**YOUR INSTRUCTIONS**:
Stop after the line that contains "export CORE_ASPECT_RATIO = 1.1"; until then, restate each line of the entries word for word from the very first.

**DATA EXCERPTS**:
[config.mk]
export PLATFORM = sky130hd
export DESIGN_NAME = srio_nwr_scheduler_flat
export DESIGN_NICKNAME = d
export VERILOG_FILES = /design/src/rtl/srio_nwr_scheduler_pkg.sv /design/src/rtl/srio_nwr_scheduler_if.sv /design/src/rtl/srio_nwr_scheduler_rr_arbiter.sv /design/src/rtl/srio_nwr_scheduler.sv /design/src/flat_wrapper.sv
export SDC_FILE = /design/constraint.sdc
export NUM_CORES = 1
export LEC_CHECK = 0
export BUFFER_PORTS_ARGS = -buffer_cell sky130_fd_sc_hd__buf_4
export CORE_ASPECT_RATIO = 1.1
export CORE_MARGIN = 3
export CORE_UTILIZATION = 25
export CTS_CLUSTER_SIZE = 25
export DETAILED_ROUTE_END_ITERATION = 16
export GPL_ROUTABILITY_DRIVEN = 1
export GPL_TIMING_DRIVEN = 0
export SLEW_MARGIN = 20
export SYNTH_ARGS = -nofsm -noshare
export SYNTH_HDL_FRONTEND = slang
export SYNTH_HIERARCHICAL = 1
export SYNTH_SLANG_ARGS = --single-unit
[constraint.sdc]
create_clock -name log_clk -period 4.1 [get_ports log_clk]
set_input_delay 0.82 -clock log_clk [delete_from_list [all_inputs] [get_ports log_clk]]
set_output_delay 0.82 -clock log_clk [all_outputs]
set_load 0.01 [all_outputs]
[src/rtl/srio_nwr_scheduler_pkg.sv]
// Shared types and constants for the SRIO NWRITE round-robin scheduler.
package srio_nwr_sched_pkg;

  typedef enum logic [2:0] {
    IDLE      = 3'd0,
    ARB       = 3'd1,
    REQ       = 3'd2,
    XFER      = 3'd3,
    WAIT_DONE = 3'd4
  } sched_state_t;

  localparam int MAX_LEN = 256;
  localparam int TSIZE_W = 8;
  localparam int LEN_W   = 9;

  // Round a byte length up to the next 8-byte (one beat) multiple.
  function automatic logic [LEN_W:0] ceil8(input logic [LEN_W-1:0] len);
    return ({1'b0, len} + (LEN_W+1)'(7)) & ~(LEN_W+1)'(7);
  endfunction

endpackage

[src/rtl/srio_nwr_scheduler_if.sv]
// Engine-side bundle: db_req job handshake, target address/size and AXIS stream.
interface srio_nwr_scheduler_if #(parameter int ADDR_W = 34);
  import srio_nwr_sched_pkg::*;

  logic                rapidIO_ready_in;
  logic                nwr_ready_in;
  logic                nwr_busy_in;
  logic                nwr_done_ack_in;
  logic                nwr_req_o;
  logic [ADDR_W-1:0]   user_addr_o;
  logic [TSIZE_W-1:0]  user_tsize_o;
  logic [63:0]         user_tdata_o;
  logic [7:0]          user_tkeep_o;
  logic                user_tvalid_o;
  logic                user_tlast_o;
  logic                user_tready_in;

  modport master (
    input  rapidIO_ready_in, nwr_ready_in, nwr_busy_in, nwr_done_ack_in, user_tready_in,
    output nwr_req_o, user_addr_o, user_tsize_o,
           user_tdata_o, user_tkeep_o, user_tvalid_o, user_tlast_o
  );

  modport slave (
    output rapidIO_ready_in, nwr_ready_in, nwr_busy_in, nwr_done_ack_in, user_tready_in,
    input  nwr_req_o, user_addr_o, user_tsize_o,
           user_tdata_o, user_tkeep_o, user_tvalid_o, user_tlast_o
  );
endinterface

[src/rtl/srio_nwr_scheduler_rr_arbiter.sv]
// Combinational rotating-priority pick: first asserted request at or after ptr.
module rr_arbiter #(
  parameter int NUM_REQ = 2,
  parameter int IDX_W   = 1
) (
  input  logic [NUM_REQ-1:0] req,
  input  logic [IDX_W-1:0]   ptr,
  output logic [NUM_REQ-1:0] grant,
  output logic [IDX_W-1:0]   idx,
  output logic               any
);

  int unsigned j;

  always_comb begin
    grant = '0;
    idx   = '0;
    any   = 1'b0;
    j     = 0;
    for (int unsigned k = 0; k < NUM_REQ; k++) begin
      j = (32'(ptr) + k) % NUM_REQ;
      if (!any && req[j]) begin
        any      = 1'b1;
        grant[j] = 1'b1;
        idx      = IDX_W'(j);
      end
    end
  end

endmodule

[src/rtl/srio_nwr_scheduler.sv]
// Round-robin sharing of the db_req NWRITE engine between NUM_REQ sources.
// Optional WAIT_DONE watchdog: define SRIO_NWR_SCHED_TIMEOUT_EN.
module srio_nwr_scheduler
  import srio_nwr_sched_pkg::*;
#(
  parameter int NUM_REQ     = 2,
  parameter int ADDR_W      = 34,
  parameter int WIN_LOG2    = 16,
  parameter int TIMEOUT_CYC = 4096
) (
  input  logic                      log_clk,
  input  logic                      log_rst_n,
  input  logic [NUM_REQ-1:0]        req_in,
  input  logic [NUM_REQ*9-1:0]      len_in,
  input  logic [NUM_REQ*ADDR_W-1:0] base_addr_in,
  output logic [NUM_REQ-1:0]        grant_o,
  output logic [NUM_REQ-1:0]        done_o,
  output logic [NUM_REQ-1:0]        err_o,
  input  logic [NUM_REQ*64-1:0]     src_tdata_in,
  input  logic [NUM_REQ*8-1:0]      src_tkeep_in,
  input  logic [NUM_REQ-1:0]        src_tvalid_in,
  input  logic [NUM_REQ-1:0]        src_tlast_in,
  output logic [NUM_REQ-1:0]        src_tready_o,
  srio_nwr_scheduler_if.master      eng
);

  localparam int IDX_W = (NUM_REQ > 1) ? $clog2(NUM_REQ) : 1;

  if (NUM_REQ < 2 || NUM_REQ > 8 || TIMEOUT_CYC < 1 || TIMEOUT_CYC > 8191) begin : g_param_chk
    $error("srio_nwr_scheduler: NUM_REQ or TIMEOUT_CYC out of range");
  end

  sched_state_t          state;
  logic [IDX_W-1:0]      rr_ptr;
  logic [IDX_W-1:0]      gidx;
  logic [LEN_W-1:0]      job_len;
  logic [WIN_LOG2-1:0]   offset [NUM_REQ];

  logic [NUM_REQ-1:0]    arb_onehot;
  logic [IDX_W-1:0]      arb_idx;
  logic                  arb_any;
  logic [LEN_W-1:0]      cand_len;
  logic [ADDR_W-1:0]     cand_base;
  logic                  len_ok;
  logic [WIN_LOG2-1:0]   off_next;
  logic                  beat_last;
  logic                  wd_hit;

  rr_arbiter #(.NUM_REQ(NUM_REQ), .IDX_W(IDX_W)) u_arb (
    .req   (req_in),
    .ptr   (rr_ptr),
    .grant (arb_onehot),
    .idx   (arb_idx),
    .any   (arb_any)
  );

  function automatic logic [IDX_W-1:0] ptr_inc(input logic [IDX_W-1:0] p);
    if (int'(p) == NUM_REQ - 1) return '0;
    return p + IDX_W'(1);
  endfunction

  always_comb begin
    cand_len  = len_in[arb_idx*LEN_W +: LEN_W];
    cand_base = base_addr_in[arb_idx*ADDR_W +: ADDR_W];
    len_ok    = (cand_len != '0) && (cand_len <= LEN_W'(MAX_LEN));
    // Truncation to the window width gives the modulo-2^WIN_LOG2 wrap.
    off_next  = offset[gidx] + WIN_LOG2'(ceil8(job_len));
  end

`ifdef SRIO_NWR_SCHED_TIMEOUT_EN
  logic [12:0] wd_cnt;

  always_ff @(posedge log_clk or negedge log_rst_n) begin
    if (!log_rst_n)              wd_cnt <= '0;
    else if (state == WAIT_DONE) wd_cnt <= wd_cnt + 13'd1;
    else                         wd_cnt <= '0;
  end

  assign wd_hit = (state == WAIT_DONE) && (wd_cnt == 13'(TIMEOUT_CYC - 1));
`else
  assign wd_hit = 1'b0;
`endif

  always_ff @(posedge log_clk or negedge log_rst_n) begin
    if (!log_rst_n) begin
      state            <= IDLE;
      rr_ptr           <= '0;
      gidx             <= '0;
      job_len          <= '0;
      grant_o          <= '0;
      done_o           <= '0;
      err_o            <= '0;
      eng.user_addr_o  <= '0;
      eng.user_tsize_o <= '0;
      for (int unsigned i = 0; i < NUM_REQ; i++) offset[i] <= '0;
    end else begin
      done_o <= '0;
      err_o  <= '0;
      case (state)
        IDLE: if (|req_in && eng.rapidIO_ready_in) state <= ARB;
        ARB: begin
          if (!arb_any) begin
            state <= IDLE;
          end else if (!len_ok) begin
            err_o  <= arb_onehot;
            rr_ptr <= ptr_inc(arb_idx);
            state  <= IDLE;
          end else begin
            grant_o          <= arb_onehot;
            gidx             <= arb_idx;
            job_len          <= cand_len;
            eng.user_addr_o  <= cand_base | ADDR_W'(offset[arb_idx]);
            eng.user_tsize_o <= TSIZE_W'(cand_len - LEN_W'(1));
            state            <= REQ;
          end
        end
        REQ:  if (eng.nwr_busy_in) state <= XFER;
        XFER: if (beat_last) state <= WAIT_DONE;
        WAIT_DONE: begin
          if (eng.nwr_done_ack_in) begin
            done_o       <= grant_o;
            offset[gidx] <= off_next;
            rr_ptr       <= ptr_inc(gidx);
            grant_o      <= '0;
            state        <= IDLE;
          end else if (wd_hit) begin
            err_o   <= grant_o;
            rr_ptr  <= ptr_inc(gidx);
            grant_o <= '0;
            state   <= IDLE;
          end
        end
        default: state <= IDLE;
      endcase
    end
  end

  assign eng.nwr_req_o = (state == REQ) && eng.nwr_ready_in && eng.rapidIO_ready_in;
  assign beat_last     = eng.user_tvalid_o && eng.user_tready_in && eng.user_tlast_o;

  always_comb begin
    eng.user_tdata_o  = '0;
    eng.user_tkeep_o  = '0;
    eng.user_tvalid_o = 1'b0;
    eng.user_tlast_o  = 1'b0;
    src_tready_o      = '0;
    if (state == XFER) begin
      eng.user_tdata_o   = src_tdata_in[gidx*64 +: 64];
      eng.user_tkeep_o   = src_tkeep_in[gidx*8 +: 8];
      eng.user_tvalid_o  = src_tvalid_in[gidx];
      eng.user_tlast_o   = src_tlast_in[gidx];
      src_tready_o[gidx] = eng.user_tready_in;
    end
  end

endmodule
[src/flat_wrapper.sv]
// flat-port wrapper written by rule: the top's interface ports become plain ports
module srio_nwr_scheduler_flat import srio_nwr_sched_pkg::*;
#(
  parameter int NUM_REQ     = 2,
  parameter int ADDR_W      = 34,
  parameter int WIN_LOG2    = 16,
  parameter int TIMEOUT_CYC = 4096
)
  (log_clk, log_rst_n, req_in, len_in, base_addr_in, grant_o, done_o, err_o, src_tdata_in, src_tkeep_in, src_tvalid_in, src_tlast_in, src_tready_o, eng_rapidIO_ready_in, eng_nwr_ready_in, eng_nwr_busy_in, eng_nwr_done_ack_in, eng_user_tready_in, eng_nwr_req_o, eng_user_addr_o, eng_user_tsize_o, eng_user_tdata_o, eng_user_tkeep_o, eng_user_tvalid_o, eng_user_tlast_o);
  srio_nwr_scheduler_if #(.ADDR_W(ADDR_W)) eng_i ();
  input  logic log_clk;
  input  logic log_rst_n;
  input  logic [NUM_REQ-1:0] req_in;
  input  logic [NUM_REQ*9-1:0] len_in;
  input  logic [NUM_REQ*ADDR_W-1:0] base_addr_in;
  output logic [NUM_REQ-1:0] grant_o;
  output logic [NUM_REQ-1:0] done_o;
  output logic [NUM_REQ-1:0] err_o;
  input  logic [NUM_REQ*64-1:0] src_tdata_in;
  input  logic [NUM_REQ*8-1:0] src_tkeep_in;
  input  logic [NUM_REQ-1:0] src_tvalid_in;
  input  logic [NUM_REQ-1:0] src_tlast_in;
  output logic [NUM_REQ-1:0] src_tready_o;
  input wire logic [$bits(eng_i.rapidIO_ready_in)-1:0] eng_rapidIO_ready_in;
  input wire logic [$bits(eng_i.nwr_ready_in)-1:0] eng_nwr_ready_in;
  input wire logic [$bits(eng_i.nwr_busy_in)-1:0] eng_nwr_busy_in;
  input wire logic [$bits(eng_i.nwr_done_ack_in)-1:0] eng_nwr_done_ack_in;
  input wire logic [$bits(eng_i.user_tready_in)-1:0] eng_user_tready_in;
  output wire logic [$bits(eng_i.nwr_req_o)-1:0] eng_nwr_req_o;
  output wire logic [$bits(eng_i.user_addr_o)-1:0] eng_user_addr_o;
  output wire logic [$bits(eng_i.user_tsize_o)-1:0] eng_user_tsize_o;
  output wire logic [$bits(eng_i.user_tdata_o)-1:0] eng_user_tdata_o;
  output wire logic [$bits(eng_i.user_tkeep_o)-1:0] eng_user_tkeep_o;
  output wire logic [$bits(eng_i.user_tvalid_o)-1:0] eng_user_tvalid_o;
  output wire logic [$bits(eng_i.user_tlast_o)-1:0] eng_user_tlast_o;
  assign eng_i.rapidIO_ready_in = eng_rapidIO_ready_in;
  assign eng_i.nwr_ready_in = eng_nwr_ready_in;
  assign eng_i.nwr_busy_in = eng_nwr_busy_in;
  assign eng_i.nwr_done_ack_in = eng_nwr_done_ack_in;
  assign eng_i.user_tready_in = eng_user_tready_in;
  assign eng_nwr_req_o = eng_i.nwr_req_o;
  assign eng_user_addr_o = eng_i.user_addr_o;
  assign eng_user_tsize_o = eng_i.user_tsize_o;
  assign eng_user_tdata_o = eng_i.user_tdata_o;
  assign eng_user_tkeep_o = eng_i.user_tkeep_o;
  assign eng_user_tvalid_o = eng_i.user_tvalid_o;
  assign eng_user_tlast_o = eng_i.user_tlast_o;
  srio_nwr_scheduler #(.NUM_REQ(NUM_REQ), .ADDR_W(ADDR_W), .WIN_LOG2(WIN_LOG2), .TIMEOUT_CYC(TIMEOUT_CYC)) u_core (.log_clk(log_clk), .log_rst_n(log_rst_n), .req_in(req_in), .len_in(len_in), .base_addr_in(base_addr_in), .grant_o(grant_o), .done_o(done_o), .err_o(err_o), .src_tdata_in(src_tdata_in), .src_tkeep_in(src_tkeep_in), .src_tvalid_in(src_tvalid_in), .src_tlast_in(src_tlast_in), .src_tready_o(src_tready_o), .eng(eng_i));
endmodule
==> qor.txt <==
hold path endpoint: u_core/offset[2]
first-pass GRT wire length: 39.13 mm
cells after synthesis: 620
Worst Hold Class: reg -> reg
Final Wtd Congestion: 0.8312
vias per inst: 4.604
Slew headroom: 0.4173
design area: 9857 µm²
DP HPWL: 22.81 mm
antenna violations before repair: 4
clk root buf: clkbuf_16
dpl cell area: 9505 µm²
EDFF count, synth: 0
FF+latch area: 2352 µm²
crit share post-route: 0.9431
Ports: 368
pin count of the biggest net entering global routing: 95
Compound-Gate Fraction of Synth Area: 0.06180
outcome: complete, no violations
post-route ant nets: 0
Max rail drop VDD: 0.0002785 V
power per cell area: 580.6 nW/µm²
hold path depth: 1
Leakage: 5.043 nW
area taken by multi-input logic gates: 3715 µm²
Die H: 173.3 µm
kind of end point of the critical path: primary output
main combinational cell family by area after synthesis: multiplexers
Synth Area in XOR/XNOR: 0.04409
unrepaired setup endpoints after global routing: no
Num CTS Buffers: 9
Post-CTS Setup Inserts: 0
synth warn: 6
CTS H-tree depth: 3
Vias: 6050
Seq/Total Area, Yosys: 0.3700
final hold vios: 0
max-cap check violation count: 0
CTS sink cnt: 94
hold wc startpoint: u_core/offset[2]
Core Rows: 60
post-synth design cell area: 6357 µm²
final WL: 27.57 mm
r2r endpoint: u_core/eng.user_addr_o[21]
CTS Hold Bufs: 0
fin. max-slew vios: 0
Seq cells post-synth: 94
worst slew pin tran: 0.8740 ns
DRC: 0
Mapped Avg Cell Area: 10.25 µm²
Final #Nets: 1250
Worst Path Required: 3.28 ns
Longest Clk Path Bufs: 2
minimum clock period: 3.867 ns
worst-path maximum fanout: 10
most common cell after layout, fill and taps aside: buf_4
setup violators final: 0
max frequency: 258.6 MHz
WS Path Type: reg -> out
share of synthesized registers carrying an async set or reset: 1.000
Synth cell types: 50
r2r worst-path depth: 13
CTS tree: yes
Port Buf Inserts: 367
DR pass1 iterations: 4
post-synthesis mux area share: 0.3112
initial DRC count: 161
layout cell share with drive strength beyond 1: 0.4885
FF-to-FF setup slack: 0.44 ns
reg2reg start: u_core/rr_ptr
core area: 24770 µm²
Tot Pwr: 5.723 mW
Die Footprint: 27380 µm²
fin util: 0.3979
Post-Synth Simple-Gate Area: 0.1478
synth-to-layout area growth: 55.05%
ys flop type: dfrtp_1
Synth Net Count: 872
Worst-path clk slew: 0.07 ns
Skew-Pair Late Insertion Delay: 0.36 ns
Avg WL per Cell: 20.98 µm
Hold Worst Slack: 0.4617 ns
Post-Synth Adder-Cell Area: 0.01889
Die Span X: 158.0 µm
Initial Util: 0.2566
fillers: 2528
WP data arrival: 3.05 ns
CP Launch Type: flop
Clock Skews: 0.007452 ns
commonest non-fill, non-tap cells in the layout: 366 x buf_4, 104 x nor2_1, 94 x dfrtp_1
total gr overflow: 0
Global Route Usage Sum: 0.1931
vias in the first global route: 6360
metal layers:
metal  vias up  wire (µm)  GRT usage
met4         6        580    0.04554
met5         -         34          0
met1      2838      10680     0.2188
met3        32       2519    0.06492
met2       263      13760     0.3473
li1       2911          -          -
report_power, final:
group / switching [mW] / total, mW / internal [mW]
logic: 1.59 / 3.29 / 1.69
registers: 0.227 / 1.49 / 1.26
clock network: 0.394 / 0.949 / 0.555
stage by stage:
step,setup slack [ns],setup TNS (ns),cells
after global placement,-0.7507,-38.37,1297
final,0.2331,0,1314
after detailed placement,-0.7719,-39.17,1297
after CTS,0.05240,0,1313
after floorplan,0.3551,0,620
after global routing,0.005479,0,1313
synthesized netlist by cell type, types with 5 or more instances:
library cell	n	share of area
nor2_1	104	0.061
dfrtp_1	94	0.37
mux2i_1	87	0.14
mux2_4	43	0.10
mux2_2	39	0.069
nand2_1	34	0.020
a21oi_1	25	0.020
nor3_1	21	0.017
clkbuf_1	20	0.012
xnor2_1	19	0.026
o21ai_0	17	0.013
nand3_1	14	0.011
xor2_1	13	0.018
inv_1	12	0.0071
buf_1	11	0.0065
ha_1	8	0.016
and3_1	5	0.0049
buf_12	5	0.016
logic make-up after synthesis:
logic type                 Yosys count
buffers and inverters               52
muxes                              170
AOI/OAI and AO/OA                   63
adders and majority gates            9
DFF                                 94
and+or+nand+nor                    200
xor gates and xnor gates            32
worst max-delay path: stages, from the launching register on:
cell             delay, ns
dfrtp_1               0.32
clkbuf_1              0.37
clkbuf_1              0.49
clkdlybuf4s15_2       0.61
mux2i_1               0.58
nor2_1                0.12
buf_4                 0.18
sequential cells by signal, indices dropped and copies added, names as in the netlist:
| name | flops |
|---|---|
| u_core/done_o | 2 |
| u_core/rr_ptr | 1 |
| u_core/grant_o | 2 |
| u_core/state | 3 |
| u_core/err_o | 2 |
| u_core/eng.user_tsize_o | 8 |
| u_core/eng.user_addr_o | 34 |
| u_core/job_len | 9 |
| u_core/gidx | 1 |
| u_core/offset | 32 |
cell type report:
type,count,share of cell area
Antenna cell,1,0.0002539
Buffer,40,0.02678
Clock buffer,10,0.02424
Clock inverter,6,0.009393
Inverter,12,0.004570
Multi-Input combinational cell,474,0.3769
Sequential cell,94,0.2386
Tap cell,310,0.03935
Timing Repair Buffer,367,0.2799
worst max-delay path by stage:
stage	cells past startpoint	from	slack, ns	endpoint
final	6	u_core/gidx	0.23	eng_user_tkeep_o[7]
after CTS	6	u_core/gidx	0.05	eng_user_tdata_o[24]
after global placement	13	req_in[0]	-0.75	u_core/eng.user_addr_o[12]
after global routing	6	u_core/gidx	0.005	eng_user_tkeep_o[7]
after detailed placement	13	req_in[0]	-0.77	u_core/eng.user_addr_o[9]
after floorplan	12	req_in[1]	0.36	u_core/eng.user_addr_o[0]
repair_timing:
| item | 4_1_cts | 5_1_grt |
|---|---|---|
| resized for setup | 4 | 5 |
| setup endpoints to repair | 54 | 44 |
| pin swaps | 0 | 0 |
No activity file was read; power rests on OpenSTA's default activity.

**PROBLEM SOLUTION**:
[config.mk]
export PLATFORM = sky130hd
export DESIGN_NAME = srio_nwr_scheduler_flat
export DESIGN_NICKNAME = d
export VERILOG_FILES = /design/src/rtl/srio_nwr_scheduler_pkg.sv /design/src/rtl/srio_nwr_scheduler_if.sv /design/src/rtl/srio_nwr_scheduler_rr_arbiter.sv /design/src/rtl/srio_nwr_scheduler.sv /design/src/flat_wrapper.sv
export SDC_FILE = /design/constraint.sdc
export NUM_CORES = 1
export LEC_CHECK = 0
export BUFFER_PORTS_ARGS = -buffer_cell sky130_fd_sc_hd__buf_4
export CORE_ASPECT_RATIO = 1.1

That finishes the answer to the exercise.